:: Stored data ::
*** Block opens ***
==> src/rtl/seg_display_mux_if.sv <==
// Digit/control inputs and display pins of the stopwatch seven-segment stage.
interface seg_display_mux_if;
    logic [2:0] m10;
    logic [3:0] m1;
    logic [2:0] s10;
    logic [3:0] s1;
    logic       adj;
    logic       sel;
    logic [6:0] seg;
    logic [3:0] an;
    logic       dp;

    modport master (
        output m10, m1, s10, s1, adj, sel,
        input  seg, an, dp
    );

    modport slave (
        input  m10, m1, s10, s1, adj, sel,
        output seg, an, dp
    );
endinterface

==> src/rtl/seg_display_mux.sv <==
// Time-multiplexed 4-digit common-anode display driver with per-frame input
// snapshots and blinking of the digit pair under adjustment.
module seg_display_mux #(
    parameter int unsigned SCAN_DIV  = 100000,
    parameter int unsigned BLINK_DIV = 25000000
) (
    input  logic                clk,
    input  logic                rst,
    seg_display_mux_if.slave    bus
);
    localparam int unsigned SW = $clog2(SCAN_DIV);
    localparam int unsigned BW = $clog2(BLINK_DIV);
    localparam logic [6:0]  DASH = 7'b0111111;

    typedef enum logic [1:0] {
        DIG_S1  = 2'd0,
        DIG_S10 = 2'd1,
        DIG_M1  = 2'd2,
        DIG_M10 = 2'd3
    } digit_t;

    logic [SW-1:0] scan_cnt;
    digit_t        digit;
    logic [2:0]    snap_m10;
    logic [3:0]    snap_m1;
    logic [2:0]    snap_s10;
    logic [3:0]    snap_s1;
    logic          primed;
    logic [BW-1:0] blink_cnt;
    logic          blink_phase;
    logic          adj_q;
    logic          sel_q;

    logic          scan_last;
    logic          blink_last;
    logic          frame_start;
    logic          blank;
    logic [3:0]    cur_val;
    logic          cur_bad;

    function automatic logic [6:0] decode(input logic [3:0] v);
        logic [6:0] p;
        case (v)
            4'd0:    p = 7'b1000000;
            4'd1:    p = 7'b1111001;
            4'd2:    p = 7'b0100100;
            4'd3:    p = 7'b0110000;
            4'd4:    p = 7'b0011001;
            4'd5:    p = 7'b0010010;
            4'd6:    p = 7'b0000010;
            4'd7:    p = 7'b1111000;
            4'd8:    p = 7'b0000000;
            4'd9:    p = 7'b0010000;
            default: p = DASH;
        endcase
        return p;
    endfunction

    assign scan_last   = (scan_cnt == SW'(SCAN_DIV - 1));
    assign blink_last  = (blink_cnt == BW'(BLINK_DIV - 1));
    assign frame_start = (digit == DIG_S1) && (scan_cnt == '0);

    always_comb begin
        cur_val = '0;
        cur_bad = 1'b0;
        case (digit)
            DIG_S1:  cur_val = snap_s1;
            DIG_S10: begin cur_val = {1'b0, snap_s10}; cur_bad = (snap_s10 > 3'd5); end
            DIG_M1:  cur_val = snap_m1;
            DIG_M10: begin cur_val = {1'b0, snap_m10}; cur_bad = (snap_m10 > 3'd5); end
            default: cur_val = '0;
        endcase
    end

    // sel_q picks the pair: 1 -> seconds (digits 0/1), 0 -> minutes (digits 2/3)
    assign blank = adj_q && blink_phase && (sel_q ? !digit[1] : digit[1]);

    always_ff @(posedge clk or posedge rst) begin
        if (rst) begin
            scan_cnt    <= '0;
            digit       <= DIG_S1;
            snap_m10    <= '0;
            snap_m1     <= '0;
            snap_s10    <= '0;
            snap_s1     <= '0;
            primed      <= 1'b0;
            blink_cnt   <= '0;
            blink_phase <= 1'b0;
            adj_q       <= 1'b0;
            sel_q       <= 1'b0;
        end else begin
            primed <= 1'b1;
            adj_q  <= bus.adj;
            sel_q  <= bus.sel;

            if (scan_last) begin
                scan_cnt <= '0;
                digit    <= digit_t'(digit + 2'd1);
            end else begin
                scan_cnt <= scan_cnt + SW'(1);
            end

            // The reset state is itself a frame start, so this also covers the first edge
            if (frame_start || !primed) begin
                snap_m10 <= bus.m10;
                snap_m1  <= bus.m1;
                snap_s10 <= bus.s10;
                snap_s1  <= bus.s1;
            end

            if (adj_q) begin
                if (blink_last) begin
                    blink_cnt   <= '0;
                    blink_phase <= ~blink_phase;
                end else begin
                    blink_cnt <= blink_cnt + BW'(1);
                end
            end else begin
                blink_cnt   <= '0;
                blink_phase <= 1'b0;
            end
        end
    end

    always_ff @(posedge clk or posedge rst) begin
        if (rst) begin
            bus.an  <= '1;
            bus.seg <= '1;
            bus.dp  <= 1'b1;
        end else if (!primed || blank) begin
            bus.an  <= '1;
            bus.seg <= '1;
            bus.dp  <= 1'b1;
        end else begin
            bus.an  <= ~(4'(1) << digit);
            bus.seg <= cur_bad ? DASH : decode(cur_val);
            bus.dp  <= (digit != DIG_M1);
        end
    end
endmodule

==> src/flat_wrapper.sv <==
// flat-port wrapper written by rule: the top's interface ports become plain ports
module seg_display_mux_flat 
#(
    parameter int unsigned SCAN_DIV  = 100000,
    parameter int unsigned BLINK_DIV = 25000000
)
  (clk, rst, bus_m10, bus_m1, bus_s10, bus_s1, bus_adj, bus_sel, bus_seg, bus_an, bus_dp);
  seg_display_mux_if bus_i ();
  input  logic clk;
  input  logic rst;
  input wire logic [$bits(bus_i.m10)-1:0] bus_m10;
  input wire logic [$bits(bus_i.m1)-1:0] bus_m1;
  input wire logic [$bits(bus_i.s10)-1:0] bus_s10;
  input wire logic [$bits(bus_i.s1)-1:0] bus_s1;
  input wire logic [$bits(bus_i.adj)-1:0] bus_adj;
  input wire logic [$bits(bus_i.sel)-1:0] bus_sel;
  output wire logic [$bits(bus_i.seg)-1:0] bus_seg;
  output wire logic [$bits(bus_i.an)-1:0] bus_an;
  output wire logic [$bits(bus_i.dp)-1:0] bus_dp;
  assign bus_i.m10 = bus_m10;
  assign bus_i.m1 = bus_m1;
  assign bus_i.s10 = bus_s10;
  assign bus_i.s1 = bus_s1;
  assign bus_i.adj = bus_adj;
  assign bus_i.sel = bus_sel;
  assign bus_seg = bus_i.seg;
  assign bus_an = bus_i.an;
  assign bus_dp = bus_i.dp;
  seg_display_mux #(.SCAN_DIV(SCAN_DIV), .BLINK_DIV(BLINK_DIV)) u_core (.clk(clk), .rst(rst), .bus(bus_i));
endmodule
==> config.mk <==
export PLATFORM = sky130hd
export DESIGN_NAME = seg_display_mux_flat
export DESIGN_NICKNAME = d
export VERILOG_FILES = /design/src/rtl/seg_display_mux_if.sv /design/src/rtl/seg_display_mux.sv /design/src/flat_wrapper.sv
export SDC_FILE = /design/constraint.sdc
export NUM_CORES = 1
export LEC_CHECK = 0
export CORE_MARGIN = 3
export CORE_UTILIZATION = 45
export CTS_CLUSTER_SIZE = 30
export DETAILED_ROUTE_END_ITERATION = 8
export SKIP_LAST_GASP = 1
export SLEW_MARGIN = 40
export SYNTH_ARGS = -nofsm -noshare
export SYNTH_HDL_FRONTEND = slang
export SYNTH_SLANG_ARGS = --single-unit
==> constraint.sdc <==
create_clock -name clk -period 2.6 [get_ports clk]
set_input_delay 0.52 -clock clk [delete_from_list [all_inputs] [get_ports clk]]
set_output_delay 0.52 -clock clk [all_outputs]
set_load 0.01 [all_outputs]
[Yosys cells after proc, flatten, opt, wreduce, memory -nomap -nowiden]
Memory sizes are Yosys's and may differ from the RTL's.
Index checks and enable logic that the tools add are counted.
Storage, ports and cells
  register bits: 74
  bits in latches: 0
  memory bits (writable): 0
  ROM bits: 112
  output and inout bits: 12
  word-level logic and storage cells: 51
  memories kept: 1
Cells by class
  add/subtract/negate cells: 3
  $mul: 0
  div/mod/pow operators: 0
  $lt $le $gt $ge: 2
  equal/unequal tests: 7
  shifts and indexed selects: 1
  mux-type cells: 12
  bitwise operators: 2
  reduce and logical (&&, ||, !) cells: 9
Memory list
  (no name shown): words 16, bits a word 7, read ports 1, clocked after Yosys merged registers in 0, write ports 0, RTL line seg_display_mux.sv:43  | case (v)
Operators with widths (count)
  $mux 25: 2
  $add 25x1->25 const B: 1
  $eq 25x25->1 const B: 1
  $add 17x1->17 const B: 1
  $eq 17x17->1 const B: 1
  $logic_not 17->1: 1
  $mux 17: 1
  $pmux 4 s4: 1
  $mux 7: 2
  $gt 3x3->1 const B: 2
  $eq 2x2->1 const B: 2
  $mux 1: 4
  $mux 4: 1
  $ne 2x2->1 const B: 2
  $not 4->4: 1
  $shl 1x2->4 const A: 1
  $logic_and 1x1->1: 3
  $add 2x1->2 const B: 1
  $eq 2x1->1 const B: 1
  $logic_not 1->1: 2
  $logic_not 2->1: 1
  $logic_or 1x1->1: 2
  $pmux 1 s2: 1
  $not 1->1: 1

[Logic depth before layout (Yosys ltp)]
  depth in word-level cells: 5
  mapped depth: 9
  depth with buffers taken out: 9

[Least setup slack after synthesis]
Ideal clock, no wire load.
  path kind: register -> register
  from: reg u_core.scan_cnt[7]
  to: reg u_core.snap_m10[0]
  library setup time: 0.125 ns
  arrival: 1.861 ns
  required time: 2.475 ns
  path slack: 0.613 ns
  cell stages (with the launch flop): 7
  clock period less this slack: 1.987 ns
  cell sequence: dfrtp_1 > or4_1 > nor3_2 > nand4_1 > o21ai_4 > buf_12 > mux2_4
On the way
  longest elaborated chain between the ends: 3
Ends and longest elaborated chain
  from (decl): RTL line seg_display_mux.sv:22  | logic [SW-1:0] scan_cnt;
  from (signal assigned): RTL line seg_display_mux.sv:100  | scan_cnt <= scan_cnt + SW'(1);
  $logic_not 17->1: RTL line seg_display_mux.sv:61  | assign frame_start = (digit == DIG_S1) && (scan_cnt == '0);
  $logic_and 1x1->1: RTL line seg_display_mux.sv:61
  $logic_or 1x1->1: RTL line seg_display_mux.sv:104  | if (frame_start || !primed) begin
  to (signal assigned): RTL line seg_display_mux.sv:105  | snap_m10 <= bus.m10;
  to (decl): RTL line seg_display_mux.sv:24  | logic [2:0] snap_m10;
Every way passes these cells.
A chain may end at the register's enable or synchronous reset.

[Worst setup path after layout]
  from: reg u_core.scan_cnt[7]
  to: reg u_core.snap_m1[0]
On the way
  longest elaborated chain between the ends: 3
Ends and longest elaborated chain
  $logic_not 17->1: RTL line seg_display_mux.sv:61
  $logic_and 1x1->1: RTL line seg_display_mux.sv:61
  $logic_or 1x1->1: RTL line seg_display_mux.sv:104
  to (signal assigned): RTL line seg_display_mux.sv:106  | snap_m1 <= bus.m1;
  to (decl): RTL line seg_display_mux.sv:25  | logic [3:0] snap_m1;
Every way passes these cells.

==> impl_results.md <==
* Comb power frac at 8.1%
* Post-synthesis xor/xnor area fraction at 8.41%
* Post-synth EDFFs at 0
* Largest family of logic cells by synthesized area: simple AND/OR/NAND/NOR gates
* Final min period at 2270 ps
* Mean Syn Cell Area at 10.7 um2
* CTS Buffer Depth at 2
* Crit Path Max Fanout at 8
* Post-synthesis mux area share at 6.36%
* CP Launch Type: flip-flop
* Clock transition at path regs at 70 ps
* First-pass GRT wire length at 11.6 mm
* DP Area at 3940 um2
* DRC at 0
* Final ANT Viol Nets at 0
* Syn_nets at 359
* Status: completed
* Final setup violation count at 0
* Final nets at 396
* H-tree Lvls at 3
* Total grt overflow at 0
* Final setup margin at 334 ps
* Cts hold-fix bufs at 0
* Peak supply drop at 0.332 mV
* Die Footprint at 8970 um2
* Clk Latency, worst-skew pair at 340 ps
* Power Internal at 1.88 mW
* Net Sw Frac at 22.0%
* RSZ-0062 raised after global routing: false
* Post-Place Worst Slack at 331 ps
* Worst reg2reg path endpoint: u_core.snap_m1[0]
* DP HPWL at 4.71 mm
* Vias in the first global route at 2427
* Final Hold Fails at 0
* Num CTS Buffers at 9
* Root Driver: clkbuf_8
* Clk pwr share at 41.6%
* Sequential cell fraction of total power at 50.3%
* Share of cells above drive strength 1 at 14.7%
* Post-Syn Area at 3540 um2
* Synth Area in Adders at 3.53%
* Max-Slew Margin vs Limit at 61.4%
* Asr flop ratio synth at 100%
* Post-Syn Instances at 331
* Final instance area at 4170 um2
* Fmax at 441 MHz
* Commonest cells in the synthesized netlist: dfrtp_1, nor2_1, nand2_1
* Setup crit start: u_core.scan_cnt[7]
* Hold crit path type: reg2reg
* Core box area at 7450 um2
* Seq/Total Area, Yosys at 52.0%
* Drt first pass iters at 5
* Crit path to: u_core.snap_m1[0]
* Per-cell routed wire length at 13.9 um
* Post-CTS Setup Bufs at 0
* R2r startpoint: u_core.scan_cnt[7]
* Max-cap viol count at 0
* Ant diodes at 0
* Synthesis-stage register bit count at 73
* Cells on worst reg2reg path at 6
* Yosys top cell area share at 43.8%
* Largest net degree at the start of global routing at 34
* Number of cell rows at 31
* Cell variety after synth at 47
* Setup crit end kind: flip-flop
* Post-CTS Resized at 0
* CTS tree: built
* Total detailed-routing wirelength at 6.55 mm
* Worst-Margin Slew at 579 ps
* Pwr Density at 578 nW/um2
* Post-synthesis simple-gate area fraction at 19.6%
* Tot GR Track Use at 16.3%
* Clock Sink Count at 73
* IO Port Bufs at 29
* Most common cell in the netlist: dfrtp_1
* GPL Wtd Cong at 0.812
* Post-synth top area cell: dfrtp_1
* Compound-Gate Fraction of Synth Area at 6.36%
* Yosys warning total at 0
* Post-synth top flop: dfrtp_1
* P_leak at 1.81 nW
* Flop-to-flop setup slack at 330 ps
* Antenna violations before repair at 0
* DRT iter0 DRCs at 109
* Starting Density at 47.5%
* Required time of the critical path at 2820 ps
* DR vias at 2467
* Synth area leaders: dfrtp_1, dfstp_2, xnor2_1
* Vias per cell at 5.23
* Die height at 94.7 um
* Setup_tns at 0 ps
* Part of the cycle the worst path needs at 87.1%
* Net Switching at 531 uW
* Die W at 94.7 um
* Clk_skew at 8.89 ps
* Crit path DAT at 2490 ps
* Ports at 30
* Pins Over Slew Limit at 0
* Area grow syn2layout at 17.8%
* CP Class: reg2reg
## how the worst min path moves through the flow
stage                       start            endpoint  cells after the start
2_1_floorplan  u_core.scan_cnt[0]  u_core.scan_cnt[0]                      1
3_3_place_gp   u_core.scan_cnt[0]  u_core.scan_cnt[0]                      1
3_5_place_dp   u_core.scan_cnt[0]  u_core.scan_cnt[0]                      1
4_1_cts        u_core.scan_cnt[0]  u_core.scan_cnt[0]                      1
5_1_grt        u_core.scan_cnt[0]  u_core.scan_cnt[0]                      1
6_report       u_core.scan_cnt[0]  u_core.scan_cnt[0]                      1
## area by class of cell
class	instances	area (um2)
clock buffer	11	151
clock inverter	5	77.6
fill	700	3280
inverter	15	56.3
multi-input combinational	234	1570
sequential	73	1840
tap	99	124
timing repair buffer	35	348
## sequential cells by signal (all words and copies together) (netlist names)
| register | cells |
|---|---|
| u_core.blink_cnt | 25 |
| u_core.scan_cnt | 17 |
| u_core.bus.seg | 7 |
| u_core.bus.an | 4 |
| u_core.snap_m1 | 4 |
| u_core.snap_s1 | 4 |
| u_core.snap_m10 | 3 |
| u_core.snap_s10 | 3 |
| u_core.digit | 2 |
| u_core.adj_q | 1 |
| u_core.blink_phase | 1 |
| u_core.primed | 1 |
| u_core.sel_q | 1 |
## cells by family (layout without fill, tap and decap cells)
logic type | count (synthesis) | after routing
AOI/OAI and AO/OA | 34 | 34
xor gates and xnor gates | 34 | 34
DFF | 73 | 73
muxes | 17 | 17
adders and majority gates | 10 | 10
other | 1 | 1
buffers and inverters | 24 | 66
and+or+nand+nor | 138 | 138
## critical path: stages (launching register included)
cell and delay [ps]:
dfrtp_1 430, or4_1 560, nor3_2 120, nand4_1 150
o21ai_4 330, buf_4 260, mux2_4 310
## routing by layer
layer | routed length [um] | vias to the layer above | GRT usage, %
li1 | - | 1217 | -
met1 | 3180 | 1198 | 22.4
met2 | 3060 | 45 | 25.2
met3 | 213 | 7 | 3.67
met4 | 97 | 0 | 6.37
met5 | 0 | - | 0
## placed cells by master (no fill, tap or decap), drive strengths merged, types with 3 or more instances in the layout
cell	instances
a31oi	3
mux2i	3
nor2b	3
nor4	11
nor3	6
buf	6
mux2	14
and3	10
clkbuf	11
o21ai	10
dfstp	11
inv	15
ha	10
nand2	27
nand3	19
a21oi	9
dfrtp	62
nor2	38
xor2	12
xnor2	22
clkdlybuf4s50	29
nand4	10
and4	4
## stage by stage
step	std cells	hold WS, ps	utilization, %	total power [mW]
finish	472	492	56.0	2.41
global route	472	524	56.0	2.51
CTS	472	491	56.0	2.45
detailed placement	456	480	52.9	1.43
global placement	456	479	52.9	1.43
floorplan	331	455	-	1.34
## power groups by stage
stage	Combinational (mW)	Sequential [mW]	Clock [mW]
2_1_floorplan	0.113	1.23	0
6_report	0.194	1.21	1.00
4_1_cts	0.197	1.21	1.04
3_5_place_dp	0.197	1.23	0
3_3_place_gp	0.196	1.23	0
5_1_grt	0.218	1.22	1.08
Power figures use the tool's default switching activity.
*** Block closes ***
:: AIM OF THE TASK ::
Please copy the lines above from the line with "p = 7'b0000010;" up to and including the line with "BW'(BLINK_DIV - 1));", exactly as written and with nothing else.

:: PROBLEM SOLUTION ::
            4'd6:    p = 7'b0000010;
            4'd7:    p = 7'b1111000;
            4'd8:    p = 7'b0000000;
            4'd9:    p = 7'b0010000;
            default: p = DASH;
        endcase
        return p;
    endfunction

    assign scan_last   = (scan_cnt == SW'(SCAN_DIV - 1));
    assign blink_last  = (blink_cnt == BW'(BLINK_DIV - 1));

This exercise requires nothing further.